Player 1 is clearly way ahead of Player 2 in this, but a points based structure would have assigned equal difference to player 1 and 2 as player 2 and 3. Not good. So medians it is.

All medians are based off of minimum plate appearances to qualify for end of the year stats, which meant that 143 players were qualified, so median was rounded to 72nd player. I used both NL and AL to make sure the sample size wasn't cut even smaller.

So, here's the data for each player with their stat totals and the league (AL & NL) median.

Median WAR: 2.8
Trout WAR: 10.0
Cabrera WAR: 6.9

Median wRAA: 8.5
Trout wRAA: 48.2
Cabrera wRAA: 57.3

Median wRC+: 110
Trout wRC+: 166
Cabrera wRC+: 166

Median WPA/LI: 0.94
Trout WPA/LI: 6.00
Cabrera WPA/LI 6.34

Median WPA: 0.99
Trout WPA: 5.32
Cabrera WPA: 4.82

From here, I quickly calculated how much better each player was than the league median.

Trout WAR: 3.57143 times better than league median (357.143%)
Cabrera WAR: 2.46429 times better than league median (246.429%)

Trout wRAA: 5.67059 times better than league median (567.059%)
Cabrera wRAA: 6.74118 times better than league median (674.118%)

Trout wRC+: 1.50909 times better than league median (150.090%)
Cabrera wRC+: 1.50909 times better than league median (150.090%)

Trout WPA/LI: 6.38298 times better than league median (638.298%)
Cabrera WPA/LI: 6.74468 times better than league median (674.468%)

Trout WPA: 5.37374 times better than league median (537.374%)
Cabrera WPA: 4.86869 times better than league median (486.869%)

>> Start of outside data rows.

This design comes from an exercise in tuning for small area, a short achievable clock period and few clock cycles on the open sky130 flow, not from production work. Only simulation tests tie the RTL to the original design; equivalence was not proved. No activity file was given, so power comes from the tool's default toggle rates.

== job 3862 ==
// LASER
module LASER(CLK, RST, X, Y, C1X, C1Y, C2X, C2Y, DONE);
input CLK, RST;
input [3:0] X, Y;
output reg DONE;
output [3:0] C1X, C1Y, C2X, C2Y;
reg rq;
reg [3:0] xq;
reg [15:0] m0;
reg [15:0] m2;
reg [15:0] m3;
reg [15:0] m4;
reg [15:0] m5;
reg [15:0] m6;
reg [15:0] m7;
reg [15:0] m8;
reg [15:0] m9;
reg [15:0] m10;
reg [15:0] m11;
reg [15:0] m12;
reg [15:0] m13;
reg [15:0] m14;
reg [5:0] u;
wire [2:0] ph = u[2:0];
reg we, keep, cut, v6, v5, upd, last1, clr;
reg [3:0] yo;    
wire [5:0] un = (rq | (u == 6'd59)) ? 6'd63 : u + 6'd1;
wire [15:0] pdec = we ? (16'd1 << yo) : 16'd0;
always @(posedge CLK) begin
  rq <= RST;
  xq <= X;
  yo <= Y - {ph, 1'b0} - 4'd4;
  u <= un;
  we    <= ~RST & (un <= 6'd39);
  keep  <= ~RST & (un <= 6'd54);
  cut   <= (un >= 6'd40) & (un <= 6'd47);
  v6    <= (un[2:0] <= 3'd6);
  v5    <= (un[2:0] <= 3'd5);
  upd   <= ~RST & (un >= 6'd43) & (un <= 6'd58);
  last1 <= (un == 6'd50);
  clr   <= RST | (un == 6'd63);
end
localparam [7:0] E0_0 = 8'b11111010, E0_1 = 8'b01111111;
  ...
Size: ~1800 cells after synthesis, roughly 350 flip-flops.
clock: 6.0 ns
lec_check: 0
abc_area: 1
abc_clock_period_in_ps: 2400
cap_margin: 20
core_margin: 2
core_utilization: 40
cts_buf_list: sky130_fd_sc_hd__clkbuf_4 sky130_fd_sc_hd__clkbuf_8
setup_slack_margin: 3.6
slew_margin: 20
run.sh (not shown) runs the stock make flow with config.mk's settings and CLKGATE_MAP_FILE= SYNTH_SCRIPT=/design/flow/synth_recipe.tcl, a recipe that flattens the netlist after the stock synthesis.
Job 3862 went all the way through synthesis, placement and routing and the layout is clean on timing, DRC and antenna.
Testbench counts of job 3862, summed over its fixed seeds: cycles 15,608.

Trout: ((3.57143 * 3) + (5.67059 * 2.5) + (1.50909 * 2.5) + (6.38298 * 1.5) + (5.37374 * .5)) / 10 = 4.092483 total value

Cabrera: ((2.46429 * 3) + (6.74118 * 2.5) + (1.50909 * 2.5) + (6.74468 * 1.5) + (4.86869 * .5)) / 10 = 4.056991 total value

Trout was roughly 409.2483% better than median player
Cabrera was roughly 405.6991% better than median player

Ok, so what happened here. I basically took each player's stats in their respective category, compared it to the league median, and ran it through the formulas from earlier in the article (the ones with the percentages).

Trout should have won MVP (as the stat geeks proclaimed. Even if Ichiro hit .450 with 30 HRs and 100 stolen bases as a leadoff hitter one year, he'd never win triple crown because of RBI dependency, to use a crude example of how crappy the Triple Crown is). This was widely supported among voters at sites like Fangraphs and BaseballProspectus, but I wanted to lend a somewhat simplistic and crude if fair and accurate number to it.

Obvious Flaws:

One thing that stands out is that some stats have larger spreads than others, and thus will play a bigger role in the final tally than others because of a higher total. Because over the course of the year, the best players will generally congregate towards similar stats anyways, I wasn't too worried about this. You'll notice that the spread between Trout and Cabrera; whether the players were ~3 times better or ~6 times better, were very similar in all 5 categories.

This measure tends to still tilt towards hitting at the expense of fielding and baserunning a bit much, but the WAR and WPA stats help negate that a bit.

As we can see, the final numbers gave Trout a small but noticeable higher score than Cabrera. Given that Trout was a much, much, much better fielder and baserunner, that also lends credence to his season being better.